# DATA UNDER STUDY
$ cat src/proc_macros.svh
/*
 * Processor front-end constants
 * Widths, instruction cache geometry, bus command encodings and fetch credits
 */
`ifndef PROC_MACROS_SVH
`define PROC_MACROS_SVH

// Datapath widths
`define XLEN            32
`define MEM_DATA_W      64
`define MEM_TAG_W       4      // Zero tag means no transaction

// Instruction cache geometry, direct mapped with 8-byte lines
`define ICACHE_LINES    32
`define ICACHE_IDX_W    5
`define ICACHE_OFS_W    3
`define ICACHE_TAG_W    (`XLEN - `ICACHE_IDX_W - `ICACHE_OFS_W)

// Memory bus commands
`define BUS_CMD_W       2
`define BUS_CMD_NONE    2'h0
`define BUS_CMD_LOAD    2'h1
`define BUS_CMD_STORE   2'h2

// Fetch packet flow control
`define FETCH_CREDITS   4
`define CREDIT_W        3

`endif

$ cat src/proc_pkg.sv
/*
 * Processor front-end types
 * Vector typedefs, state enums and the packed memory and fetch structs
 */
`include "proc_macros.svh"

package proc_pkg;

    typedef logic [`XLEN-1:0]       addr_t;
    typedef logic [`XLEN-1:0]       inst_t;
    typedef logic [`MEM_DATA_W-1:0] mem_data_t;   // Two instructions per line
    typedef logic [`MEM_TAG_W-1:0]  mem_tag_t;    // Zero means none
    typedef logic [`CREDIT_W-1:0]   credit_t;

    typedef enum logic [`BUS_CMD_W-1:0] {
        BUS_NONE  = `BUS_CMD_NONE,
        BUS_LOAD  = `BUS_CMD_LOAD,
        BUS_STORE = `BUS_CMD_STORE
    } bus_cmd_e;

    // Instruction cache miss handling
    typedef enum logic [1:0] {
        IC_IDLE,   // Looking up, no miss in flight
        IC_REQ,    // Line request on the bus until accepted
        IC_WAIT    // Accepted, waiting for the return tag
    } icache_state_e;

    // Requester to memory
    typedef struct packed {
        bus_cmd_e  cmd;
        addr_t     addr;
        mem_data_t data;
    } mem_req_t;

    // Memory to requester
    typedef struct packed {
        mem_tag_t  response;   // Same-cycle acceptance tag
        mem_tag_t  tag;        // Tag of the returning data
        mem_data_t data;
    } mem_rsp_t;

    typedef struct packed {
        addr_t pc;
        inst_t inst;
    } fetch_pkt_t;

endpackage
$ cat src/riscv_pkg.sv
package riscv_pkg;

    localparam int XLEN = 32;

    typedef logic [XLEN-1:0] uint_x_t;
    typedef logic [31:0]     addr_t;

    typedef enum logic [1:0] {
        MEN_X,  // no memory access
        MEN_L,
        MEN_S,
        MEN_A
    } mem_sel_t;

    typedef enum logic [1:0] {
        SIZE_B,
        SIZE_H,
        SIZE_W
    } mem_size_t;

    typedef enum logic {
        OP_SIGNED,
        OP_UNSIGNED
    } sign_sel_t;

    typedef enum logic [3:0] {
        ASEL_LR,
        ASEL_SC,
        ASEL_AMO_SWAP,
        ASEL_AMO_ADD,
        ASEL_AMO_XOR,
        ASEL_AMO_AND,
        ASEL_AMO_OR,
        ASEL_AMO_MIN,
        ASEL_AMO_MAX
    } aext_sel_t;

    typedef struct packed {
        mem_sel_t  mem_wen;
        mem_size_t mem_size;
        sign_sel_t sign_sel;  // also picks signed min/max for amo
        aext_sel_t a_sel;
    } mem_ctrl_t;

    typedef logic [31:0] trap_cause_t;

    localparam trap_cause_t CAUSE_LOAD_ACCESS_FAULT      = 32'd5;
    localparam trap_cause_t CAUSE_STORE_AMO_ACCESS_FAULT = 32'd7;
    localparam trap_cause_t CAUSE_LOAD_PAGE_FAULT        = 32'd13;
    localparam trap_cause_t CAUSE_STORE_AMO_PAGE_FAULT   = 32'd15;

    typedef struct packed {
        logic        valid;
        trap_cause_t cause;
    } trap_info_t;

endpackage
$ cat src/riscv_pkg.sv
package riscv_pkg;

    localparam int XLEN = 32;

    typedef logic [XLEN-1:0] uint_x_t;
    typedef logic [31:0]     addr_t;

    typedef enum logic [1:0] {
        MEN_X,  // no memory access
        MEN_L,
        MEN_S,
        MEN_A
    } mem_sel_t;

    typedef enum logic [1:0] {
        SIZE_B,
        SIZE_H,
        SIZE_W
    } mem_size_t;

    typedef enum logic {
        OP_SIGNED,
        OP_UNSIGNED
    } sign_sel_t;

    typedef enum logic [3:0] {
        ASEL_LR,
        ASEL_SC,
        ASEL_AMO_SWAP,
        ASEL_AMO_ADD,
        ASEL_AMO_XOR,
        ASEL_AMO_AND,
        ASEL_AMO_OR,
        ASEL_AMO_MIN,
        ASEL_AMO_MAX
    } aext_sel_t;

    typedef struct packed {
        mem_sel_t  mem_wen;
        mem_size_t mem_size;
        sign_sel_t sign_sel;  // also picks signed min/max for amo
        aext_sel_t a_sel;
    } mem_ctrl_t;

    typedef logic [31:0] trap_cause_t;

    localparam trap_cause_t CAUSE_LOAD_ACCESS_FAULT      = 32'd5;
    localparam trap_cause_t CAUSE_STORE_AMO_ACCESS_FAULT = 32'd7;
    localparam trap_cause_t CAUSE_LOAD_PAGE_FAULT        = 32'd13;
    localparam trap_cause_t CAUSE_STORE_AMO_PAGE_FAULT   = 32'd15;

    typedef struct packed {
        logic        valid;
        trap_cause_t cause;
    } trap_info_t;

endpackage
$ cat src/amo_alu.sv
module amo_alu (
    input  riscv_pkg::mem_ctrl_t ctrl,
    input  riscv_pkg::uint_x_t   mem_rdata,
    input  riscv_pkg::uint_x_t   rs2_data,
    output riscv_pkg::uint_x_t   amo_wdata
);
    import riscv_pkg::*;

    logic mem_lt;  // memory word below rs2

    assign mem_lt = (ctrl.sign_sel == OP_SIGNED) ? ($signed(mem_rdata) < $signed(rs2_data))
                                                 : (mem_rdata < rs2_data);

    always_comb begin
        amo_wdata = '0;
        if (ctrl.mem_wen == MEN_A) begin
            case (ctrl.a_sel)
                ASEL_AMO_SWAP: amo_wdata = rs2_data;
                ASEL_AMO_ADD:  amo_wdata = mem_rdata + rs2_data;
                ASEL_AMO_XOR:  amo_wdata = mem_rdata ^ rs2_data;
                ASEL_AMO_AND:  amo_wdata = mem_rdata & rs2_data;
                ASEL_AMO_OR:   amo_wdata = mem_rdata | rs2_data;
                ASEL_AMO_MIN:  amo_wdata = mem_lt ? mem_rdata : rs2_data;
                ASEL_AMO_MAX:  amo_wdata = mem_lt ? rs2_data : mem_rdata;
                default:       amo_wdata = '0;  // lr, sc
            endcase
        end
    end

endmodule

# EXERCISE INSTRUCTIONS
Reproduce exactly every line that sits between the start of the entries and the line bearing "means no transaction", counting both of those lines.

# RESULT OF THIS TASK
$ cat src/proc_macros.svh
/*
 * Processor front-end constants
 * Widths, instruction cache geometry, bus command encodings and fetch credits
 */
`ifndef PROC_MACROS_SVH
`define PROC_MACROS_SVH

// Datapath widths
`define XLEN            32
`define MEM_DATA_W      64
`define MEM_TAG_W       4      // Zero tag means no transaction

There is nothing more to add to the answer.